Try it:
Gather the lines below that include the string "activity", copying each in full.

Stored items:
>>>
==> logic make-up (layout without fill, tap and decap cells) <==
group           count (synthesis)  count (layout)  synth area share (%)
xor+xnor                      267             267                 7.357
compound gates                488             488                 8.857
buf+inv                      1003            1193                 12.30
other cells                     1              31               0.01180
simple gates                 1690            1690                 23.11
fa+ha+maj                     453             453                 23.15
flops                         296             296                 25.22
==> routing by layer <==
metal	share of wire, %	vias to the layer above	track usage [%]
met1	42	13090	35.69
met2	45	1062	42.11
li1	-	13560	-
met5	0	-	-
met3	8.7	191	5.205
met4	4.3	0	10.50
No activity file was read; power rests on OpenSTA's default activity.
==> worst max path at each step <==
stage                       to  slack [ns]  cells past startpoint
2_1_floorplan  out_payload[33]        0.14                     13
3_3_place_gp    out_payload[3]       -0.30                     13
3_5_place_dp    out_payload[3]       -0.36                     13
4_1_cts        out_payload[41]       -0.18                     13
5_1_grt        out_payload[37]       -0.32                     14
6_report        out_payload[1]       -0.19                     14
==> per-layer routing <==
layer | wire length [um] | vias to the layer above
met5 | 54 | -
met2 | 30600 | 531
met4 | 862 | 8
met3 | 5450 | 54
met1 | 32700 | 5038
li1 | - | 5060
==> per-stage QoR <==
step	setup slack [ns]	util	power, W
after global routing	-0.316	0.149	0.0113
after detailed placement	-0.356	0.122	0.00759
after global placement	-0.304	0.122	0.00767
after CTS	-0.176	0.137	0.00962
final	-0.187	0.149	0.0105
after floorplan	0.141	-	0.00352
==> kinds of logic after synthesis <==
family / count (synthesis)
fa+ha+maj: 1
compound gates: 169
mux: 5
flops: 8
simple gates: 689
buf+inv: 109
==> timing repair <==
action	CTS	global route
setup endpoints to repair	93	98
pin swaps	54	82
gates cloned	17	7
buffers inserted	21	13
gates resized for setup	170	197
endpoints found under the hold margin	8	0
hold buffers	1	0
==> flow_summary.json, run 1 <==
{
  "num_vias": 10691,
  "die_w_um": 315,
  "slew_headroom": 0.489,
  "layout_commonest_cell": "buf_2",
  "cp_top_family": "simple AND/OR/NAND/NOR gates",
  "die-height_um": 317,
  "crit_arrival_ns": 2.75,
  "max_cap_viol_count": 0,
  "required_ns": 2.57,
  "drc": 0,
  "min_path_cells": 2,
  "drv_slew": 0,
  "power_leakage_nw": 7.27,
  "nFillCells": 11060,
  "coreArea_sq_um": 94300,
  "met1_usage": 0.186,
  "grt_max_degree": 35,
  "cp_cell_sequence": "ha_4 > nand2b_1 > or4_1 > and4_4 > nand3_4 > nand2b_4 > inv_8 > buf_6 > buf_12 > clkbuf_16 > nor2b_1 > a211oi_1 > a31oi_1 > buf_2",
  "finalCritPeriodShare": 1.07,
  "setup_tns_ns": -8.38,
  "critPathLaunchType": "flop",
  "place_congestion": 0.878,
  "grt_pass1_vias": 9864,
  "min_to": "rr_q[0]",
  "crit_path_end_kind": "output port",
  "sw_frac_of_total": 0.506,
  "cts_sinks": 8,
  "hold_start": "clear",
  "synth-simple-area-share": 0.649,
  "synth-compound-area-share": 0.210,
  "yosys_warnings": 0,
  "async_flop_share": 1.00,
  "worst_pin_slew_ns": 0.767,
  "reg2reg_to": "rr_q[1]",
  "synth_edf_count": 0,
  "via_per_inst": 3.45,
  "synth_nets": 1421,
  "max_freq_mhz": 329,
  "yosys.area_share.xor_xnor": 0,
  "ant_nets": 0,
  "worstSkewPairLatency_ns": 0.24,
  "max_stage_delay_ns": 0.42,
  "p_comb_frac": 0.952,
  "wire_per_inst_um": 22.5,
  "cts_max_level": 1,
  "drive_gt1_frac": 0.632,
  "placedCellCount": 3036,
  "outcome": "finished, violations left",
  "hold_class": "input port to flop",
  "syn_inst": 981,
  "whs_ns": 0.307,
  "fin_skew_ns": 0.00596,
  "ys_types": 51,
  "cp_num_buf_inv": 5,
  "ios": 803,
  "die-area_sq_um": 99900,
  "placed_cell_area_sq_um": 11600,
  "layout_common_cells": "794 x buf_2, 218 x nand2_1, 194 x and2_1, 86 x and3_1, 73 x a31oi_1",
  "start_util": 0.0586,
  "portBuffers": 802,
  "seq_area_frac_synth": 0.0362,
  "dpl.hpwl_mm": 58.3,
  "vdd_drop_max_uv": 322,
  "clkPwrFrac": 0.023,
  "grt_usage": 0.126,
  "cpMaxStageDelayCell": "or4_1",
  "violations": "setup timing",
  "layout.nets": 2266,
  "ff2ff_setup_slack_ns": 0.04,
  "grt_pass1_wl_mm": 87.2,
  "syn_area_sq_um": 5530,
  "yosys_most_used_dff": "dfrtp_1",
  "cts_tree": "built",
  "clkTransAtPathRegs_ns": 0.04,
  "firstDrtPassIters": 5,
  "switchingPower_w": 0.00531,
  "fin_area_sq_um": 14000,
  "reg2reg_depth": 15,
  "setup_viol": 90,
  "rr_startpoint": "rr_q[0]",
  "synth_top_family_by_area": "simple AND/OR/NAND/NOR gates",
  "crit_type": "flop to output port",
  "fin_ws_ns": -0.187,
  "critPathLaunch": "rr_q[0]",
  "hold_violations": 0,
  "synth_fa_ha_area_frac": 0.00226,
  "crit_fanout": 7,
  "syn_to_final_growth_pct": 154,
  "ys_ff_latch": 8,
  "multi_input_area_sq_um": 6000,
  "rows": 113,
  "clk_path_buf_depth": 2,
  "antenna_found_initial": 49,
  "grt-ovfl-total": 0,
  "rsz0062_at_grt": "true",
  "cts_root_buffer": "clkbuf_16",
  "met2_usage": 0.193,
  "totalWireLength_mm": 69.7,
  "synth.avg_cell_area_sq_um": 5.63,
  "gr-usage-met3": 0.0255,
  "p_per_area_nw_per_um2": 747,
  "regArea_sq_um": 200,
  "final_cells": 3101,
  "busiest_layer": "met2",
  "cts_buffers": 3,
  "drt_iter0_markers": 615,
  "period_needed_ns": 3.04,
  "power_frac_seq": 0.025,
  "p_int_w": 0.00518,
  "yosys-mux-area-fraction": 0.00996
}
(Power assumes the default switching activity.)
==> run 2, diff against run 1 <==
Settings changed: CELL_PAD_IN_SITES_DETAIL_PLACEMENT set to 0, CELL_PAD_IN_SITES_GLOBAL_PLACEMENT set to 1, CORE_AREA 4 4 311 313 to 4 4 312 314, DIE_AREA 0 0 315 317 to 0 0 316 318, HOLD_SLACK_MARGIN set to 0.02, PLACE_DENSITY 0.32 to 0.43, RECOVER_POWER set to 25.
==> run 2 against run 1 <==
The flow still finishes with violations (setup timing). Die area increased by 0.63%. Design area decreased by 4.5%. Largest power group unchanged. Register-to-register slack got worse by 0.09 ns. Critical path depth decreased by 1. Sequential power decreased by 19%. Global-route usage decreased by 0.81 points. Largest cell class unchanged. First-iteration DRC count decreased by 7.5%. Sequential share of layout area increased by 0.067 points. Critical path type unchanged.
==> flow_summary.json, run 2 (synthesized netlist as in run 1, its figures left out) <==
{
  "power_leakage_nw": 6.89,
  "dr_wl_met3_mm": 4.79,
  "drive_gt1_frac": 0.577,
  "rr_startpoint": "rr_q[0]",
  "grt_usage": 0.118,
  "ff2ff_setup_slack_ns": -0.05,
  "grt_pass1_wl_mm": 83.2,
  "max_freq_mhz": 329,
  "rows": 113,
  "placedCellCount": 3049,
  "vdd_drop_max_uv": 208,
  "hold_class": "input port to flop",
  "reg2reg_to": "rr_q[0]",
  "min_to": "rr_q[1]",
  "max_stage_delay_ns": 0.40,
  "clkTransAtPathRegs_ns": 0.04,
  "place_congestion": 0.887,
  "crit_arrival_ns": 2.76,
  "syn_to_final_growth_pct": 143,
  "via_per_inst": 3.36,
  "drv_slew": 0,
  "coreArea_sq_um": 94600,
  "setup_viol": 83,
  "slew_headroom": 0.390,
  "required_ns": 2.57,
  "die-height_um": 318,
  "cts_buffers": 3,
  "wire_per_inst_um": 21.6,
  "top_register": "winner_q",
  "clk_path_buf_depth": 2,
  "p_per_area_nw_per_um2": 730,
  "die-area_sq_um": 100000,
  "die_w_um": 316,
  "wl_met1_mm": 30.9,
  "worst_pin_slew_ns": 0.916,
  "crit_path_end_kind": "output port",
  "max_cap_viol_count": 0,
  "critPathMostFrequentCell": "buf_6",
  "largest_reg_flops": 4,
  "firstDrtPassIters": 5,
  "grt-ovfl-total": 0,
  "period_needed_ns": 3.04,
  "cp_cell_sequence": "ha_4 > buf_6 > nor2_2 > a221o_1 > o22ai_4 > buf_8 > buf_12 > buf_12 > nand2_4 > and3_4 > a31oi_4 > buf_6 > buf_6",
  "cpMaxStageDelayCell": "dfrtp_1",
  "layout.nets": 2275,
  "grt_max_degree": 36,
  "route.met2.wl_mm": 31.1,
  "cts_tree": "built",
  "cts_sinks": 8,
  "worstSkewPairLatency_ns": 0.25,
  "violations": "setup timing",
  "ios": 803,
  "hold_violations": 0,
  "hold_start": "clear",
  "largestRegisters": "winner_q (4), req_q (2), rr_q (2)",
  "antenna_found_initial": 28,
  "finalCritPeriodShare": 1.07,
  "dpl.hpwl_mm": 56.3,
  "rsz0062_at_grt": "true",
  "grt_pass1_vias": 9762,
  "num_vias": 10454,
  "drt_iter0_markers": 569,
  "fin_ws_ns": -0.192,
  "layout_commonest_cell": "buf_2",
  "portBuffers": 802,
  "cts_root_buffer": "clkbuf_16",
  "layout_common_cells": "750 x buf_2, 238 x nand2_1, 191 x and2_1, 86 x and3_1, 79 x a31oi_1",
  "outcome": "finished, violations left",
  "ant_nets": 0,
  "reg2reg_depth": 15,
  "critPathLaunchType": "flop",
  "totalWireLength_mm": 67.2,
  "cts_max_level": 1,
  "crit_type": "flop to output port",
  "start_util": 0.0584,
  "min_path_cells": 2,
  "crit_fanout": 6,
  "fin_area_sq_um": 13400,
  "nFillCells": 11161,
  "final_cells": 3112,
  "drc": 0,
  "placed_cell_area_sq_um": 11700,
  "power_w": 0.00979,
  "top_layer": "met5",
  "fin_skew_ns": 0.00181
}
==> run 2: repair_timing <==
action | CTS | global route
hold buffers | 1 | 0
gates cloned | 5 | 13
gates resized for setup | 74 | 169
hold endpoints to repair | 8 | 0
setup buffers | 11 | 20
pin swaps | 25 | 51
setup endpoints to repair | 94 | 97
--- src/vertex_read_sequencer.sv ---
////////////////////////////////////////////////////////////
// takes one graph descriptor and walks its vertex arrays
// one batch of up to LINE_VERTICES vertices at a time,
// issuing one line read per array once the unpacker is idle
////////////////////////////////////////////////////////////

`timescale 1ns/1ps

module vertex_read_sequencer #(
	parameter int LINE_VERTICES = 4
) (
	input  logic                        clock,
	input  logic                        rstn,
	input  logic                        desc_valid,
	output logic                        desc_ready,
	input  vertex_job_pkg::graph_desc_t desc,
	input  logic                        unpacker_idle,
	output logic                        batch_start,
	output logic [7:0]                  batch_count,
	output logic                        cmd_valid,
	input  logic                        cmd_ready,
	output vertex_job_pkg::read_cmd_t   cmd
);

	vertex_job_pkg::seq_state_e  state, state_next;
	vertex_job_pkg::graph_desc_t desc_q;
	vertex_job_pkg::vertex_id_t  remaining;
	vertex_job_pkg::addr_t       offset;
	logic [7:0]                  count_q;

	assign desc_ready = (state == vertex_job_pkg::IDLE);
	assign cmd_valid  = (state == vertex_job_pkg::SEND_OUT_DEGREE) ||
		(state == vertex_job_pkg::SEND_EDGES_IDX) ||
		(state == vertex_job_pkg::SEND_INV_OUT_DEGREE);

	// partial batch at the tail of the array
	assign batch_count = (remaining > vertex_job_pkg::vertex_id_t'(LINE_VERTICES)) ?
		8'(LINE_VERTICES) : remaining[7:0];
	assign batch_start = (state == vertex_job_pkg::WAIT_UNPACKER) && unpacker_idle &&
		(remaining != '0);

	////////////////////////////////////////////////////////////
	// FSM
	////////////////////////////////////////////////////////////

	always_comb begin
		state_next = state;
		case (state)
			vertex_job_pkg::IDLE: begin
				if (desc_valid)
					state_next = vertex_job_pkg::WAIT_UNPACKER;
			end
			vertex_job_pkg::WAIT_UNPACKER: begin
				if (remaining == '0)
					state_next = vertex_job_pkg::IDLE;
				else if (unpacker_idle)
					state_next = vertex_job_pkg::SEND_OUT_DEGREE;
			end
			vertex_job_pkg::SEND_OUT_DEGREE: begin
				if (cmd_ready)
					state_next = vertex_job_pkg::SEND_EDGES_IDX;
			end
			vertex_job_pkg::SEND_EDGES_IDX: begin
				if (cmd_ready)
					state_next = vertex_job_pkg::SEND_INV_OUT_DEGREE;
			end
			vertex_job_pkg::SEND_INV_OUT_DEGREE: begin
				if (cmd_ready)
					state_next = vertex_job_pkg::ADVANCE;
			end
			vertex_job_pkg::ADVANCE: begin
				if (remaining == vertex_job_pkg::vertex_id_t'(count_q))
					state_next = vertex_job_pkg::IDLE;
				else
					state_next = vertex_job_pkg::WAIT_UNPACKER;
			end
			default: state_next = vertex_job_pkg::IDLE;
		endcase
	end

	always_ff @(posedge clock or negedge rstn) begin
		if (!rstn) begin
			state     <= vertex_job_pkg::IDLE;
			remaining <= '0;
			offset    <= '0;
			count_q   <= '0;
		end else begin
			state <= state_next;
			if (desc_valid && desc_ready) begin
				remaining <= desc.num_vertices;
				offset    <= '0;
			end
			if (batch_start)
				count_q <= batch_count;
			if (state == vertex_job_pkg::ADVANCE) begin
				remaining <= remaining - vertex_job_pkg::vertex_id_t'(count_q);
				offset    <= offset +
					vertex_job_pkg::addr_t'(LINE_VERTICES * vertex_job_pkg::WORD_BYTES);
			end
		end
	end

	always_ff @(posedge clock) begin
		if (desc_valid && desc_ready)
			desc_q <= desc;
	end

	////////////////////////////////////////////////////////////
	// command payload, stable while the state waits on ready
	////////////////////////////////////////////////////////////

	always_comb begin
		cmd.count = count_q;
		case (state)
			vertex_job_pkg::SEND_EDGES_IDX: begin
				cmd.addr  = desc_q.edges_idx_base + offset;
				cmd.field = vertex_job_pkg::EDGES_IDX;
			end
			vertex_job_pkg::SEND_INV_OUT_DEGREE: begin
				cmd.addr  = desc_q.inv_out_degree_base + offset;
				cmd.field = vertex_job_pkg::INV_OUT_DEGREE;
			end
			default: begin
				cmd.addr  = desc_q.out_degree_base + offset;
				cmd.field = vertex_job_pkg::OUT_DEGREE;
			end
		endcase
	end

endmodule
<<<
Expected answer:
No activity file was read; power rests on OpenSTA's default activity.
(Power assumes the default switching activity.)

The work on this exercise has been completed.